Your task:
Exactly reproduce the data from its first line through the line with "localparam int PhaseBits", leaving out every line after it.

Given data:
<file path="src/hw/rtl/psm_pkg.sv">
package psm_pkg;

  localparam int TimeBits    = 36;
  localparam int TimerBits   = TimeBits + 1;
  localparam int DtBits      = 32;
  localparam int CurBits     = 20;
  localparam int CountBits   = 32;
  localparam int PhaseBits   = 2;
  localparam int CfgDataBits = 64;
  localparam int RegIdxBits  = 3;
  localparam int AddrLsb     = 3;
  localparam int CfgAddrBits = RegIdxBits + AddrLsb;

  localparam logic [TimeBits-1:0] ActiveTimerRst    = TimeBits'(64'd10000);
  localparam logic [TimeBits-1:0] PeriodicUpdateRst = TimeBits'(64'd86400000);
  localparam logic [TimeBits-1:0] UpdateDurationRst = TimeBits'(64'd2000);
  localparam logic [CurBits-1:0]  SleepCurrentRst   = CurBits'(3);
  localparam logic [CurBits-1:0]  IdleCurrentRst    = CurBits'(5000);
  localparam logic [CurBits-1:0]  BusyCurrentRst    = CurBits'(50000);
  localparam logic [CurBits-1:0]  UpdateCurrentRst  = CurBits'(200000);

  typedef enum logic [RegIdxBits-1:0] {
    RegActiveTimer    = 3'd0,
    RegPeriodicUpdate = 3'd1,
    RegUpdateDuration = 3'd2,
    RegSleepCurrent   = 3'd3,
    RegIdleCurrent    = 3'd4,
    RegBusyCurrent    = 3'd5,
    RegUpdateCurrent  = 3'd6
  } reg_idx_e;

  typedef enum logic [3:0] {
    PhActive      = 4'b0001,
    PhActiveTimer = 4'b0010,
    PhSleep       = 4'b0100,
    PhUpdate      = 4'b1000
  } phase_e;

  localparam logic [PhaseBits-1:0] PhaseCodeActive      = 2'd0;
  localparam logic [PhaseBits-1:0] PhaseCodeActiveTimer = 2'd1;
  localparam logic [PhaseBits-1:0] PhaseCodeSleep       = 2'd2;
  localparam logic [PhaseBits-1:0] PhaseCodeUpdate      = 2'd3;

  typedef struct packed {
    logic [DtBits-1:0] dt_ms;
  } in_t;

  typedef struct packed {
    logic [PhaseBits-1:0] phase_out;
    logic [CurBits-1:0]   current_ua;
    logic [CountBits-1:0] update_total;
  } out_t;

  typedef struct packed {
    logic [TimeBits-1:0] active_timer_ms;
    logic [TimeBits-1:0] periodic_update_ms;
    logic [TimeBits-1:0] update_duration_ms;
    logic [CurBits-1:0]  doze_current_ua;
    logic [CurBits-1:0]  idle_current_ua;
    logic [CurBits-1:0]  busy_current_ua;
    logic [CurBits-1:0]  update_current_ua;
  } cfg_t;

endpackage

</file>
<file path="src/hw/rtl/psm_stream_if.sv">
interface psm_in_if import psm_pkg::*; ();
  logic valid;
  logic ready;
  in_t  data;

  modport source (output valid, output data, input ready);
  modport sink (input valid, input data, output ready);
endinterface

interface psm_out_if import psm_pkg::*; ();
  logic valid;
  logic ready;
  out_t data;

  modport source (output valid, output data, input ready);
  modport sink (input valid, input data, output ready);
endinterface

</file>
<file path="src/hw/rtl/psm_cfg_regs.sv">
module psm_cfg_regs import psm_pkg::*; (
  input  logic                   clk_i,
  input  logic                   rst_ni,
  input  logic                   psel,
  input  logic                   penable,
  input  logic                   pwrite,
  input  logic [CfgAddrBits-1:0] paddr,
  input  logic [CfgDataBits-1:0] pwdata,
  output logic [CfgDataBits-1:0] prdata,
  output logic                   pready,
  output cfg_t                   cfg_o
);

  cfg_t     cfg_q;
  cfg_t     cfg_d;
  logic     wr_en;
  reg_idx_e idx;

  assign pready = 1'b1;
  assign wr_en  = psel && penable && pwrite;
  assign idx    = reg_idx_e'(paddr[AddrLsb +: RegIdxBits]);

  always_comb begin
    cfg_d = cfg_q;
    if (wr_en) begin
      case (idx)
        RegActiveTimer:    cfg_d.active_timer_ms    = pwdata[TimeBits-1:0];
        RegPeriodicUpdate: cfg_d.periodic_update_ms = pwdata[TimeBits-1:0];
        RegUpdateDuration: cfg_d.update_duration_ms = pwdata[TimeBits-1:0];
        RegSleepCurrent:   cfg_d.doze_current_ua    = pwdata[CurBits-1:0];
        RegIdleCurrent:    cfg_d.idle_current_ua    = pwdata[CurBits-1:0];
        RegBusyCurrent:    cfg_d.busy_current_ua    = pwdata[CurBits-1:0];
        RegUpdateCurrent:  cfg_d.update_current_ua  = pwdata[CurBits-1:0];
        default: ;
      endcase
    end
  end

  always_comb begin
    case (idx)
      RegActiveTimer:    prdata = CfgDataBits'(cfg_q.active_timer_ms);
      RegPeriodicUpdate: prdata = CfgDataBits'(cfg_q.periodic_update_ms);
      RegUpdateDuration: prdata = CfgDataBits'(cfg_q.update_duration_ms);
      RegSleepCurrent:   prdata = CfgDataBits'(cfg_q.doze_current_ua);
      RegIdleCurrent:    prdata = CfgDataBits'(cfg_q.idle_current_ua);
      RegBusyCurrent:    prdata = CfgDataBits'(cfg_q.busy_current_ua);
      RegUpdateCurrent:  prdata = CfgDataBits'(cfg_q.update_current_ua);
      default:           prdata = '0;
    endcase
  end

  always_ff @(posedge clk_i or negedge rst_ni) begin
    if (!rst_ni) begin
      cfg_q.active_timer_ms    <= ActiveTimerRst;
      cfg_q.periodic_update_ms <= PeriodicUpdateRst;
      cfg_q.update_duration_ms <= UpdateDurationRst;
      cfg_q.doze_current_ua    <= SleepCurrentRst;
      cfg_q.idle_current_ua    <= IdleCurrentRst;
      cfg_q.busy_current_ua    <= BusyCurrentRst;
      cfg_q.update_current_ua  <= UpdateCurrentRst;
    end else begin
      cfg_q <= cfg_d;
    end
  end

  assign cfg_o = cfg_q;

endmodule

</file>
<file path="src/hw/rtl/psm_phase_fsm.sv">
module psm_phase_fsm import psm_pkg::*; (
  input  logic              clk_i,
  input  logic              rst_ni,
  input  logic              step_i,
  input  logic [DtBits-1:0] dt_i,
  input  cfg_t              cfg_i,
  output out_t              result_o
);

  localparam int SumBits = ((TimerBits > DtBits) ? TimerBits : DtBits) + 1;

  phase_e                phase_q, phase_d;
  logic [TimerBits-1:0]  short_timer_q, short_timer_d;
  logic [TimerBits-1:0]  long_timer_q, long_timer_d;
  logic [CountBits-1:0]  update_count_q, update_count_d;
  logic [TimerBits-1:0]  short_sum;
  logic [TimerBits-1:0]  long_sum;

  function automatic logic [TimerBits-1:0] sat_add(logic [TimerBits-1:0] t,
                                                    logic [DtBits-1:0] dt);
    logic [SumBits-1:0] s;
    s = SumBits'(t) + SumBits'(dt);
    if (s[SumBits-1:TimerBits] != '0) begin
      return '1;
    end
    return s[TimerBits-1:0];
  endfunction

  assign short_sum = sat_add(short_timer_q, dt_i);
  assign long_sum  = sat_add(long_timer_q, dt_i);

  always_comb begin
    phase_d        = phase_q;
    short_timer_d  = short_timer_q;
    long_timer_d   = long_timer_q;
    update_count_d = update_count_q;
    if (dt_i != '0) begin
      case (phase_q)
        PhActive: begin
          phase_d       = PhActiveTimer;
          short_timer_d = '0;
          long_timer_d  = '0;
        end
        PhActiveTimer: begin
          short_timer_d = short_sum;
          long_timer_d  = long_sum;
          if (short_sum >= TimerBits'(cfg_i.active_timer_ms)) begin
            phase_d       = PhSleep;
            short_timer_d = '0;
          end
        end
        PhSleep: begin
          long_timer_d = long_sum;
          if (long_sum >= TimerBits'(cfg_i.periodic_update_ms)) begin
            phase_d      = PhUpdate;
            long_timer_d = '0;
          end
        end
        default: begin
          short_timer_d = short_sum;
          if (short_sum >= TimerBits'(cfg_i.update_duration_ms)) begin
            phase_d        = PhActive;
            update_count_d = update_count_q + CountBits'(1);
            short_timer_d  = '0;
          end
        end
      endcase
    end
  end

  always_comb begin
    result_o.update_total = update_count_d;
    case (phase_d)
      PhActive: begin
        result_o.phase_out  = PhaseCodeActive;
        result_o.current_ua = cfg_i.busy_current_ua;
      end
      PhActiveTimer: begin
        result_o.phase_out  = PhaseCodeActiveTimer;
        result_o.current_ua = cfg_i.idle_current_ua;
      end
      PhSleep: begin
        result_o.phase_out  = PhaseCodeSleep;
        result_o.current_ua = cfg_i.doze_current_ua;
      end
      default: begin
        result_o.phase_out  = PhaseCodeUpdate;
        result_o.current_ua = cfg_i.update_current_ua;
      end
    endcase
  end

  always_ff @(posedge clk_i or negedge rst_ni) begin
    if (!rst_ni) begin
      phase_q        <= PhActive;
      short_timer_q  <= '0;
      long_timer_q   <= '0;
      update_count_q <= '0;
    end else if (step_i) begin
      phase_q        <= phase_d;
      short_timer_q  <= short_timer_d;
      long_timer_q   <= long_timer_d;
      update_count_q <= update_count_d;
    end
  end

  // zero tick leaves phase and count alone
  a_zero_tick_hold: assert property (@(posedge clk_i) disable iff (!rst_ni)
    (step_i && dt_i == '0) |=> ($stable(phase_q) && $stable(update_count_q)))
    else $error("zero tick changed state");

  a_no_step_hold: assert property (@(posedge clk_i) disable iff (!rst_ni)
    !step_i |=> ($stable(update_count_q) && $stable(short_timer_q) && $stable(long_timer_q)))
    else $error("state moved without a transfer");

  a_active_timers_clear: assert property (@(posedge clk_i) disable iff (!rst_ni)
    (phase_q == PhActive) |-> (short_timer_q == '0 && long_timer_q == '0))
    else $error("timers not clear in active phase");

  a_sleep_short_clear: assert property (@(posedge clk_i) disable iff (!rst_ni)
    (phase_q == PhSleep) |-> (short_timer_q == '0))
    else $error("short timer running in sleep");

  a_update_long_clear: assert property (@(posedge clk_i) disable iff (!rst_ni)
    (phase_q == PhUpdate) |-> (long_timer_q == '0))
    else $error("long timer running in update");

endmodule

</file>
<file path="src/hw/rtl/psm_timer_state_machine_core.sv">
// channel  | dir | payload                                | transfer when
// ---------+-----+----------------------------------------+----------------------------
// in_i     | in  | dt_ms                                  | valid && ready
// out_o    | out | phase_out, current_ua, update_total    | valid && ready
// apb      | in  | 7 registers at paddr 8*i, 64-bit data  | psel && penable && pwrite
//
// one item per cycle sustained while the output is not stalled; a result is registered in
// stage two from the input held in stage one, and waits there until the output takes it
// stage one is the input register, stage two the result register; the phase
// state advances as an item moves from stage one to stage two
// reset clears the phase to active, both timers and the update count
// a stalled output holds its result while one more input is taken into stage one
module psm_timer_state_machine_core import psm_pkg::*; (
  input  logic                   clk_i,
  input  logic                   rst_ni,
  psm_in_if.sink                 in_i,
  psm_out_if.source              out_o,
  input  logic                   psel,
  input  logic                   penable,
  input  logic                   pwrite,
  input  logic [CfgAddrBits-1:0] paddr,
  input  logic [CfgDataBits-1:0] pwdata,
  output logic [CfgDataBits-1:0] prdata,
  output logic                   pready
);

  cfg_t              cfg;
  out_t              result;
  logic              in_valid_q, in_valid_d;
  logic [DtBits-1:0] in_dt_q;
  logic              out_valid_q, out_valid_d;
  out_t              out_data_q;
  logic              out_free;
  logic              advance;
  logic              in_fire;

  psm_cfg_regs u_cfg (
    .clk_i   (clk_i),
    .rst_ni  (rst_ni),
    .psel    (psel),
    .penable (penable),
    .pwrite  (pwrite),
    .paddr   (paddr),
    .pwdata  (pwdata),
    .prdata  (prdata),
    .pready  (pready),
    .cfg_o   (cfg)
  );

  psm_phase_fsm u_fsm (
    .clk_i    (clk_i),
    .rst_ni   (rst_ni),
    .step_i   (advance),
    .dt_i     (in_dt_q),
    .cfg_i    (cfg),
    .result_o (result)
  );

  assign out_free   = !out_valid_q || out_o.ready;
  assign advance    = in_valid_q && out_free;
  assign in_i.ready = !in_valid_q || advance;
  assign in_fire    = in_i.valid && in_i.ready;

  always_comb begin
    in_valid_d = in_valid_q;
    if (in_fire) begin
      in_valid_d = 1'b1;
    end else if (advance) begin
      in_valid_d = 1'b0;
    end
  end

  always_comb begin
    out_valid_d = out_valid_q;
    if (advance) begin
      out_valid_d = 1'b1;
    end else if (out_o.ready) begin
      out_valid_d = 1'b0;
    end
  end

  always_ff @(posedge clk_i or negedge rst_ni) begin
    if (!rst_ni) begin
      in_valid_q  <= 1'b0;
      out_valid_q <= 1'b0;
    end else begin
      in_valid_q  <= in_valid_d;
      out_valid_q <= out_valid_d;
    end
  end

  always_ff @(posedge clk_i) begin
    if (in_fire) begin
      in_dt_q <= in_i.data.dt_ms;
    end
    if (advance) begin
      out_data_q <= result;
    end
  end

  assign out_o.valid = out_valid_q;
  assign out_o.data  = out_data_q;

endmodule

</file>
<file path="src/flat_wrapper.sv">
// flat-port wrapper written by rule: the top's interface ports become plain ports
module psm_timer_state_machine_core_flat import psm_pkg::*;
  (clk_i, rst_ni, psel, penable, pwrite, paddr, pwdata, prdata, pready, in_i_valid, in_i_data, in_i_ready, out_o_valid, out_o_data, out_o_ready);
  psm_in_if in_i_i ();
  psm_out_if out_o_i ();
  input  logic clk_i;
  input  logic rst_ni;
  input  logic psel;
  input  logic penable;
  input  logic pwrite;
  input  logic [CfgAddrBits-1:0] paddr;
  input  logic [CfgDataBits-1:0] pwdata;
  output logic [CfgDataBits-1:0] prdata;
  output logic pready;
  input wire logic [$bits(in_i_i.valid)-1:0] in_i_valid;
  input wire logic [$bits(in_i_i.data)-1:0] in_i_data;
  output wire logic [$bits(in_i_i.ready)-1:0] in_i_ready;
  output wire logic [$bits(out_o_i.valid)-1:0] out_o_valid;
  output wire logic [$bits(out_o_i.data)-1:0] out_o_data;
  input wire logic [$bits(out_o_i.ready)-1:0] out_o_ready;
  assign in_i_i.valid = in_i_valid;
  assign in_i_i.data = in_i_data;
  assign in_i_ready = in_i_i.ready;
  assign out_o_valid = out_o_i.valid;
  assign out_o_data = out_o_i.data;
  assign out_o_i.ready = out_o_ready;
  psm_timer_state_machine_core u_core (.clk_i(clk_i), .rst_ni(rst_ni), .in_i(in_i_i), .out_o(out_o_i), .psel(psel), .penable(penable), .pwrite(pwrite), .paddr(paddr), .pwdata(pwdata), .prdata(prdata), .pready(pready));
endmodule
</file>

Problem solution:
<file path="src/hw/rtl/psm_pkg.sv">
package psm_pkg;

  localparam int TimeBits    = 36;
  localparam int TimerBits   = TimeBits + 1;
  localparam int DtBits      = 32;
  localparam int CurBits     = 20;
  localparam int CountBits   = 32;
  localparam int PhaseBits   = 2;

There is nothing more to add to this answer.